** Opening LISTED ENTRIES block **

--- config.mk ---
export PLATFORM = sky130hd
export DESIGN_NAME = atb_vector_loader
export DESIGN_NICKNAME = d
export VERILOG_FILES = /design/src/rtl/atb_vector_loader.sv
export SDC_FILE = /design/constraint.sdc
export NUM_CORES = 1
export LEC_CHECK = 0
export ABC_AREA = 1
export BUFFER_PORTS_ARGS = -buffer_cell sky130_fd_sc_hd__buf_2
export CORE_MARGIN = 10
export CORE_UTILIZATION = 50
export CTS_CLUSTER_DIAMETER = 120
export DETAILED_ROUTE_END_ITERATION = 7
export PLACE_DENSITY = 0.77
export SLEW_MARGIN = 10
export SYNTH_ARGS = -nofsm -noshare
export SYNTH_HDL_FRONTEND = slang
export SYNTH_SLANG_ARGS = --single-unit
--- constraint.sdc ---
create_clock -name clk -period 1.35 [get_ports clk]
set_input_delay 0.0675 -clock clk [delete_from_list [all_inputs] [get_ports clk]]
set_output_delay 0.0675 -clock clk [all_outputs]
set_load 0.03 [all_outputs]
--- src/rtl/atb_vector_loader.sv ---
// Loads four signed A/B element pairs into a dot-product engine, runs it and hands back the result.
// Optional macro ATB_LOADER_TIMEOUT_EN adds a 32-cycle RUN watchdog with a sticky err flag.
module atb_vector_loader #(
    parameter int unsigned N = 8
) (
    input  logic             clk,
    input  logic             rst,
    input  logic             in_valid,
    output logic             in_ready,
    input  logic [N-1:0]     in_a,
    input  logic [N-1:0]     in_b,
    output logic             atb_rst,
    output logic             atb_start,
    output logic [N-1:0]     atb_a0,
    output logic [N-1:0]     atb_a1,
    output logic [N-1:0]     atb_a2,
    output logic [N-1:0]     atb_a3,
    output logic [N-1:0]     atb_b0,
    output logic [N-1:0]     atb_b1,
    output logic [N-1:0]     atb_b2,
    output logic [N-1:0]     atb_b3,
    input  logic             atb_done,
    input  logic [2*N+1:0]   atb_y,
    output logic             out_valid,
    input  logic             out_ready,
    output logic [2*N+1:0]   out_y,
    output logic             busy,
    output logic             err
);

    localparam int unsigned YW = 2 * N + 2;
    localparam int unsigned EW = 2;

    typedef enum logic [1:0] {
        S_LOAD = 2'd0,
        S_CLR  = 2'd1,
        S_RUN  = 2'd2,
        S_OUT  = 2'd3
    } state_e;

    state_e          state_q, state_d;
    logic [EW-1:0]   elem_q, elem_d;
    logic [N-1:0]    a_q [4];
    logic [N-1:0]    b_q [4];
    logic            in_ready_q, in_ready_d;
    logic            atb_rst_q, atb_rst_d;
    logic            atb_start_q, atb_start_d;
    logic            busy_q, busy_d;
    logic            out_valid_q, out_valid_d;
    logic [YW-1:0]   out_y_q, out_y_d;
    logic            accept;
    logic            timeout;

    assign accept = in_valid && in_ready_q;

`ifdef ATB_LOADER_TIMEOUT_EN
    logic [5:0] run_cnt_q, run_cnt_d;
    logic       err_q, err_d;

    // Counts RUN cycles; cleared in every other state so each run starts from zero.
    assign run_cnt_d = (state_q == S_RUN) ? 6'(run_cnt_q + 6'd1) : 6'd0;
    assign timeout   = (state_q == S_RUN) && !atb_done && (run_cnt_q == 6'd31);
    assign err_d     = err_q || timeout;

    always_ff @(posedge clk or negedge rst) begin
        if (!rst) begin
            run_cnt_q <= 6'd0;
            err_q     <= 1'b0;
        end else begin
            run_cnt_q <= run_cnt_d;
            err_q     <= err_d;
        end
    end

    assign err = err_q;
`else
    assign timeout = 1'b0;
    assign err     = 1'b0;
`endif

    // State register.
    always_ff @(posedge clk or negedge rst) begin
        if (!rst) begin
            state_q <= S_LOAD;
        end else begin
            state_q <= state_d;
        end
    end

    // Next-state logic.
    always_comb begin
        state_d = state_q;
        case (state_q)
            S_LOAD: if (accept && (elem_q == EW'(3))) state_d = S_CLR;
            S_CLR:  state_d = S_RUN;
            S_RUN: begin
                if (atb_done)     state_d = S_OUT;
                else if (timeout) state_d = S_LOAD;
            end
            S_OUT:  if (out_ready) state_d = S_LOAD;
            default: state_d = S_LOAD;
        endcase
    end

    // Output decode from the next state so every output is a flop.
    always_comb begin
        in_ready_d  = (state_d == S_LOAD);
        atb_rst_d   = (state_d == S_CLR);
        atb_start_d = (state_d == S_RUN);
        busy_d      = (state_d != S_LOAD);
        out_valid_d = (state_d == S_OUT);
        out_y_d     = out_y_q;
        elem_d      = elem_q;
        if ((state_q == S_RUN) && atb_done) out_y_d = atb_y;
        if (accept)                         elem_d  = EW'(elem_q + EW'(1));
    end

    always_ff @(posedge clk or negedge rst) begin
        if (!rst) begin
            in_ready_q  <= 1'b1;
            atb_rst_q   <= 1'b1;
            atb_start_q <= 1'b0;
            busy_q      <= 1'b0;
            out_valid_q <= 1'b0;
            out_y_q     <= '0;
            elem_q      <= '0;
        end else begin
            in_ready_q  <= in_ready_d;
            atb_rst_q   <= atb_rst_d;
            atb_start_q <= atb_start_d;
            busy_q      <= busy_d;
            out_valid_q <= out_valid_d;
            out_y_q     <= out_y_d;
            elem_q      <= elem_d;
        end
    end

    // Operand registers: only a handshaked beat in LOAD may overwrite them.
    always_ff @(posedge clk or negedge rst) begin
        if (!rst) begin
            for (int i = 0; i < 4; i++) begin
                a_q[i] <= '0;
                b_q[i] <= '0;
            end
        end else if (accept) begin
            a_q[elem_q] <= in_a;
            b_q[elem_q] <= in_b;
        end
    end

    assign in_ready  = in_ready_q;
    assign atb_rst   = atb_rst_q;
    assign atb_start = atb_start_q;
    assign busy      = busy_q;
    assign out_valid = out_valid_q;
    assign out_y     = out_y_q;
    assign atb_a0    = a_q[0];
    assign atb_a1    = a_q[1];
    assign atb_a2    = a_q[2];
    assign atb_a3    = a_q[3];
    assign atb_b0    = b_q[0];
    assign atb_b1    = b_q[1];
    assign atb_b2    = b_q[2];
    assign atb_b3    = b_q[3];

endmodule
==> results by group <==
Placed design
  • Hpwl dp: 6415 um
  • Routability congestion estimate: 0.7721
  • Placed Cells incl. Taps: 549
  • Port Buffers: 125
  • Post-Place Setup Slack: 0.01816 ns

Clock network
  • TritonCTS buffer count: 9
  • TritonCTS clock tree: yes
  • Root buffer cell: clkbuf_8
  • Clock Latency Late Sink: 0.35 ns
  • Clock Pin Slew Worst Setup and Hold Paths: 0.09 ns
  • Longest Clk Path Bufs: 2
  • CTS H-tree lvls: 3
  • Clock Sinks: 91

Timing
  • Hold Vio Cnt, Final: 0
  • Final WS setup: 0.08696 ns
  • Fin. max-slew vios: 0
  • Final setup fails: 0
  • Fmax: 0.7917 GHz
  • Setup TNS: 0 ns
  • Final period utilization: 93.56%
  • Minimum clock period: 1.263 ns
  • Fin Clk Skew: 0.008566 ns
  • RSZ-0062 raised after global routing: no

Pwr
  • Pwr Total: 0.01316 W
  • VDD IR max: 0.001279 V
  • Pwr Density: 2744 nW/um2
  • Pleak: 2.581 nW

Yosys
  • Seq cells post-synth: 91
  • Synth top cells by count: dfrtp_1, nand2_1, inv_1, o21ai_2, o21ai_1
  • Synth warnings: 0
  • Netlist area before placement: 3696 um2
  • Syn avg cell area: 10.94 um2
  • EDFF count, synth: 0
  • Cell variety after synth: 18
  • Synth Instances: 338
  • Most common cell in the netlist: dfrtp_1
  • Ys async rst share: 100.0%
  • Most common flop cell mapped by yosys: dfrtp_1
  • Top-area cell type share of the netlist area: 60.26%
  • Seq/Total Area, Yosys: 61.68%
  • Net Count, Synth: 381
  • Area leader, netlist: dfrtp_1
  • Synth top area cells: dfrtp_1, o21ai_2, nand2_1

Finish
  • Finished Layout Cells: 584
  • Fraction of layout cells with a size suffix above 1: 41.65%
  • Fillers: 601
  • Area grow syn2layout: 29.72%
  • # nets final: 523
  • ANT cells: 0
  • Core Util, Final: 66.46%

Detailed routing
  • Routed wire length: 9010 um
  • DR vias/cell: 4.646
  • Initial drt markers: 88
  • DRC: 0
  • Vias: 2713
  • TritonRoute pass-1 iters: 5
  • WL/cell: 15.43 um
  • Routed Antenna Nets: 0

GRT
  • Overall routing resource usage: 16.83%
  • GRT overflow: 0
  • Vias in the first global route: 2980
  • First-pass GRT wire length: 15340 um
  • Antenna violations before repair: 0
  • Pin count of the biggest net entering global routing: 39

Run status
  • Outcome: finished, final reports clean

Setup path
  • Crit path required time: 1.59 ns
  • Crit Path Class: reg2reg
  • Flop2flop setup slack: 0.09 ns
  • Setup crit end kind: register
  • CP Max Fanout: 32
  • Startpoint Class: register
  • Critical path data arrival time: 1.50 ns

Worst hold path
  • HP Class: in2reg

Die
  • Core footprint: 7214 um2
  • Die width: 106.0 um
  • Initial core utilization: 51.23%
  • Ports: 127
  • Die height: 106.0 um
  • Total die area: 11230 um2
  • Standard-cell rows: 31

Run
  • Max-cap violations: 0
==> power breakdown <==
part	internal [W]	switching (W)
Combinational	0.00184	0.00449
Sequential	0.00402	0.000711
Clock	0.00111	0.000986
==> flip-flops by register name (all words and copies together) (netlist names), 2 cells and up <==
signal and cells:
atb_a0 8, atb_a2 8, atb_b0 8, atb_a1 8
atb_b1 8, atb_a3 8, atb_b3 8, elem_q 2
out_y 18, state_q 2, atb_b2 8
==> per-layer routing <==
metal  global-route usage [%]  up-vias  part of all wire (%)
met3                    8.273        9                    12
met4                    5.222        0                  0.92
met2                    26.59      112                    45
met1                    19.80     1248                    42
li1                         -     1344                     -
met5                        0        -                     0
==> path summary, 6_finish.rpt <==
path	from	end	cells past startpoint
worst max register to register	in_ready$_DFF_PN1_	atb_b3[5]$_DFFE_PN0P_	5
worst min register to register	out_y[13]$_DFFE_PN0P_	out_y[13]$_DFFE_PN0P_	2
min in group asynchronous	rst	atb_a3[7]$_DFFE_PN0P_	2
worst min-delay path	in_b[3]	atb_b3[3]$_DFFE_PN0P_	3
max in group asynchronous	rst	atb_a2[5]$_DFFE_PN0P_	3
worst max-delay path	in_ready$_DFF_PN1_	atb_b3[5]$_DFFE_PN0P_	5
==> cell type report <==
| type | instances | area [um2] | area share [%] |
|---|---|---|---|
| Clock inverter | 6 | 95.09 | 1.983 |
| Inverter | 43 | 166.4 | 3.471 |
| Sequential cell | 91 | 2280 | 47.55 |
| Multi-Input combinational cell | 188 | 1114 | 23.23 |
| Tap cell | 99 | 123.9 | 2.584 |
| Clock buffer | 10 | 137.6 | 2.871 |
| Timing Repair Buffer | 147 | 878.3 | 18.32 |
==> metrics by stage <==
stage	hold WS [ns]	cell area (um2)
6_report	0.01222	4795
5_1_grt	0.005951	4795
4_1_cts	0.0006495	4763
3_5_place_dp	0.003874	4332
3_3_place_gp	-0.004544	4332
2_1_floorplan	-0.2281	3696
==> worst max-delay path, cell delays in order, from the launching register on <==
cell	delay [ns]
dfstp_2	0.54
nand2_2	0.08
inv_6	0.16
nand2_8	0.17
nand2_1	0.11
o21ai_1	0.07
==> cells in the final DEF, fill, tap and decap left out, drive strengths merged, types with 3 or more instances in the layout <==
master,n
buf,128
nand2,91
dfrtp,89
o21ai,84
inv,45
dlygate4sd3,19
clkbuf,10
nand3,4
ha,4
nor2,3
==> logic make-up (layout without fill, tap and decap cells) <==
| group | Yosys count | count (layout) | share of synthesized area [%] |
|---|---|---|---|
| other | 1 | 1 | 0.1015 |
| adders and majority gates | 4 | 4 | 1.354 |
| AOI/OAI and AO/OA | 84 | 84 | 15.64 |
| and+or+nand+nor | 98 | 98 | 11.71 |
| xor gates and xnor gates | 1 | 1 | 0.2370 |
| buffers and inverters | 59 | 206 | 9.276 |
| DFF | 91 | 91 | 61.68 |
==> timing repair <==
item                                   CTS  global route
endpoints found under the hold margin  109             0
buffers inserted                         0             0
pin swaps                                0             1
setup endpoints to repair                2            62
gates resized for setup                  1             6
hold buffers                            19             0
Note: power is estimated with default switching activity, not from simulation.
$ cat src/rtl/spi_burst_if.sv
// Host-side command/TX/RX streams plus the SPI engine register port of spi_burst.
// Every *_valid/*_ready pair: a beat transfers on a posedge where both are high; the source holds data stable while valid.
interface spi_burst_if;
   logic       cmd_valid;
   logic       cmd_ready;
   logic [1:0] cmd_sel;
   logic [7:0] cmd_len;
   logic       cmd_discard;
   logic       tx_valid;
   logic       tx_ready;
   logic [7:0] tx_data;
   logic       rx_valid;
   logic       rx_ready;
   logic [7:0] rx_data;
   logic       busy;
   logic       done;
   logic [2:0] spi_addr;
   logic [7:0] spi_wdata;
   logic [7:0] spi_rdata;
   logic [1:0] spi_sel;
   logic       spi_read;
   logic       spi_write;
   logic       spi_irq;

   modport slave (
      input  cmd_valid, cmd_sel, cmd_len, cmd_discard, tx_valid, tx_data, rx_ready,
             spi_rdata, spi_irq,
      output cmd_ready, tx_ready, rx_valid, rx_data, busy, done, spi_addr, spi_wdata,
             spi_sel, spi_read, spi_write
   );

   modport master (
      output cmd_valid, cmd_sel, cmd_len, cmd_discard, tx_valid, tx_data, rx_ready,
             spi_rdata, spi_irq,
      input  cmd_ready, tx_ready, rx_valid, rx_data, busy, done, spi_addr, spi_wdata,
             spi_sel, spi_read, spi_write
   );
endinterface

$ cat src/rtl/spi_burst.sv
// Burst sequencer driving an SPI engine register port: one write/irq/read round per byte.
// Define SPI_BURST_RXFIFO_EN for a 2**RXD_LOG2-entry RX FIFO; otherwise RX is a single holding register.
module spi_burst #(
   parameter int RXD_LOG2 = 2
) (
   input  logic       clk,
   input  logic       reset,
   spi_burst_if.slave bus,
   output logic [2:0] dbg_state
);

   localparam logic [2:0] S_IDLE  = 3'd0;
   localparam logic [2:0] S_START = 3'd1;
   localparam logic [2:0] S_WAIT  = 3'd2;
   localparam logic [2:0] S_READ  = 3'd3;
   localparam logic [2:0] S_NEXT  = 3'd4;

   logic [2:0] state;
   logic [1:0] sel_q;
   logic [7:0] remain;
   logic       discard_q;
   logic       last;
   logic       do_write;
   logic       do_read;
   logic       rx_space;
   logic       push;
   logic       pop;

   assign last     = (remain == 8'd0);
   assign do_write = ((state == S_START) || (state == S_NEXT)) && bus.tx_valid;
   assign do_read  = (state == S_READ) && (discard_q || rx_space);
   assign push     = do_read && !discard_q;
   assign pop      = bus.rx_valid && bus.rx_ready;

   always_ff @(posedge clk) begin
      if (reset) begin
         state     <= S_IDLE;
         sel_q     <= 2'd0;
         remain    <= 8'd0;
         discard_q <= 1'b0;
      end else begin
         case (state)
            S_IDLE: begin
               if (bus.cmd_valid) begin
                  sel_q     <= bus.cmd_sel;
                  remain    <= bus.cmd_len;
                  discard_q <= bus.cmd_discard;
                  state     <= S_START;
               end
            end
            S_START: if (do_write) state <= S_WAIT;
            S_WAIT:  if (bus.spi_irq) state <= S_READ;
            S_READ: begin
               if (do_read) begin
                  // The addr-0 read on the final byte makes the engine release CS.
                  if (last) begin
                     state <= S_IDLE;
                  end else begin
                     remain <= remain - 8'd1;
                     state  <= S_NEXT;
                  end
               end
            end
            S_NEXT:  if (do_write) state <= S_WAIT;
            default: state <= S_IDLE;
         endcase
      end
   end

   always_comb begin
      bus.spi_addr = 3'd0;
      if (do_write) begin
         bus.spi_addr = {2'b00, (state == S_NEXT)};
      end else if (do_read) begin
         bus.spi_addr = {2'b00, !last};
      end
   end

   assign bus.cmd_ready = (state == S_IDLE);
   assign bus.busy      = (state != S_IDLE);
   assign bus.done      = do_read && last;
   assign bus.tx_ready  = do_write;
   assign bus.spi_write = do_write;
   assign bus.spi_read  = do_read;
   assign bus.spi_wdata = do_write ? bus.tx_data : 8'h00;
   assign bus.spi_sel   = (state != S_IDLE) ? sel_q : 2'd0;
   assign dbg_state     = state;

`ifdef SPI_BURST_RXFIFO_EN
   localparam int DEPTH = 1 << RXD_LOG2;

   logic [7:0]        mem [DEPTH];
   logic [RXD_LOG2:0] wr_ptr;
   logic [RXD_LOG2:0] rd_ptr;
   logic              full;

   // Pointers carry one extra wrap bit to tell full from empty.
   assign full = (wr_ptr[RXD_LOG2] != rd_ptr[RXD_LOG2]) &&
                 (wr_ptr[RXD_LOG2-1:0] == rd_ptr[RXD_LOG2-1:0]);
   assign rx_space    = !full || bus.rx_ready;
   assign bus.rx_valid = (wr_ptr != rd_ptr);
   assign bus.rx_data  = mem[rd_ptr[RXD_LOG2-1:0]];

   always_ff @(posedge clk) begin
      if (reset) begin
         wr_ptr <= '0;
         rd_ptr <= '0;
      end else begin
         if (push) wr_ptr <= wr_ptr + 1'b1;
         if (pop)  rd_ptr <= rd_ptr + 1'b1;
      end
   end

   always_ff @(posedge clk) begin
      if (push) mem[wr_ptr[RXD_LOG2-1:0]] <= bus.spi_rdata;
   end
`else
   logic       hold_valid;
   logic [7:0] hold_data;
   logic       unused_cfg;

   assign unused_cfg   = RXD_LOG2[0];
   assign rx_space     = !hold_valid || bus.rx_ready;
   assign bus.rx_valid = hold_valid;
   assign bus.rx_data  = hold_data;

   always_ff @(posedge clk) begin
      if (reset) begin
         hold_valid <= 1'b0;
         hold_data  <= 8'h00;
      end else if (push) begin
         hold_valid <= 1'b1;
         hold_data  <= bus.spi_rdata;
      end else if (pop) begin
         hold_valid <= 1'b0;
      end
   end
`endif

endmodule

$ cat src/flat_wrapper.sv
// flat-port wrapper written by rule: the top's interface ports become plain ports
module spi_burst_flat 
#(
   parameter int RXD_LOG2 = 2
)
  (clk, reset, dbg_state, bus_cmd_valid, bus_cmd_sel, bus_cmd_len, bus_cmd_discard, bus_tx_valid, bus_tx_data, bus_rx_ready, bus_spi_rdata, bus_spi_irq, bus_cmd_ready, bus_tx_ready, bus_rx_valid, bus_rx_data, bus_busy, bus_done, bus_spi_addr, bus_spi_wdata, bus_spi_sel, bus_spi_read, bus_spi_write);
  spi_burst_if bus_i ();
  input  logic clk;
  input  logic reset;
  output logic [2:0] dbg_state;
  input wire logic [$bits(bus_i.cmd_valid)-1:0] bus_cmd_valid;
  input wire logic [$bits(bus_i.cmd_sel)-1:0] bus_cmd_sel;
  input wire logic [$bits(bus_i.cmd_len)-1:0] bus_cmd_len;
  input wire logic [$bits(bus_i.cmd_discard)-1:0] bus_cmd_discard;
  input wire logic [$bits(bus_i.tx_valid)-1:0] bus_tx_valid;
  input wire logic [$bits(bus_i.tx_data)-1:0] bus_tx_data;
  input wire logic [$bits(bus_i.rx_ready)-1:0] bus_rx_ready;
  input wire logic [$bits(bus_i.spi_rdata)-1:0] bus_spi_rdata;
  input wire logic [$bits(bus_i.spi_irq)-1:0] bus_spi_irq;
  output wire logic [$bits(bus_i.cmd_ready)-1:0] bus_cmd_ready;
  output wire logic [$bits(bus_i.tx_ready)-1:0] bus_tx_ready;
  output wire logic [$bits(bus_i.rx_valid)-1:0] bus_rx_valid;
  output wire logic [$bits(bus_i.rx_data)-1:0] bus_rx_data;
  output wire logic [$bits(bus_i.busy)-1:0] bus_busy;
  output wire logic [$bits(bus_i.done)-1:0] bus_done;
  output wire logic [$bits(bus_i.spi_addr)-1:0] bus_spi_addr;
  output wire logic [$bits(bus_i.spi_wdata)-1:0] bus_spi_wdata;
  output wire logic [$bits(bus_i.spi_sel)-1:0] bus_spi_sel;
  output wire logic [$bits(bus_i.spi_read)-1:0] bus_spi_read;
  output wire logic [$bits(bus_i.spi_write)-1:0] bus_spi_write;
  assign bus_i.cmd_valid = bus_cmd_valid;
  assign bus_i.cmd_sel = bus_cmd_sel;
  assign bus_i.cmd_len = bus_cmd_len;
  assign bus_i.cmd_discard = bus_cmd_discard;
  assign bus_i.tx_valid = bus_tx_valid;
  assign bus_i.tx_data = bus_tx_data;
  assign bus_i.rx_ready = bus_rx_ready;
  assign bus_i.spi_rdata = bus_spi_rdata;
  assign bus_i.spi_irq = bus_spi_irq;
  assign bus_cmd_ready = bus_i.cmd_ready;
  assign bus_tx_ready = bus_i.tx_ready;
  assign bus_rx_valid = bus_i.rx_valid;
  assign bus_rx_data = bus_i.rx_data;
  assign bus_busy = bus_i.busy;
  assign bus_done = bus_i.done;
  assign bus_spi_addr = bus_i.spi_addr;
  assign bus_spi_wdata = bus_i.spi_wdata;
  assign bus_spi_sel = bus_i.spi_sel;
  assign bus_spi_read = bus_i.spi_read;
  assign bus_spi_write = bus_i.spi_write;
  spi_burst #(.RXD_LOG2(RXD_LOG2)) u_core (.clk(clk), .reset(reset), .bus(bus_i), .dbg_state(dbg_state));
endmodule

** Closing LISTED ENTRIES block **

* **WHAT TO WORK ON**: Each line from the one containing "assign bus_i.cmd_valid = bus_cmd_valid;" to the end of the records should be echoed exactly, and no other line.

* **RESULT BELOW**:
  assign bus_i.cmd_valid = bus_cmd_valid;
  assign bus_i.cmd_sel = bus_cmd_sel;
  assign bus_i.cmd_len = bus_cmd_len;
  assign bus_i.cmd_discard = bus_cmd_discard;
  assign bus_i.tx_valid = bus_tx_valid;
  assign bus_i.tx_data = bus_tx_data;
  assign bus_i.rx_ready = bus_rx_ready;
  assign bus_i.spi_rdata = bus_spi_rdata;
  assign bus_i.spi_irq = bus_spi_irq;
  assign bus_cmd_ready = bus_i.cmd_ready;
  assign bus_tx_ready = bus_i.tx_ready;
  assign bus_rx_valid = bus_i.rx_valid;
  assign bus_rx_data = bus_i.rx_data;
  assign bus_busy = bus_i.busy;
  assign bus_done = bus_i.done;
  assign bus_spi_addr = bus_i.spi_addr;
  assign bus_spi_wdata = bus_i.spi_wdata;
  assign bus_spi_sel = bus_i.spi_sel;
  assign bus_spi_read = bus_i.spi_read;
  assign bus_spi_write = bus_i.spi_write;
  spi_burst #(.RXD_LOG2(RXD_LOG2)) u_core (.clk(clk), .reset(reset), .bus(bus_i), .dbg_state(dbg_state));
endmodule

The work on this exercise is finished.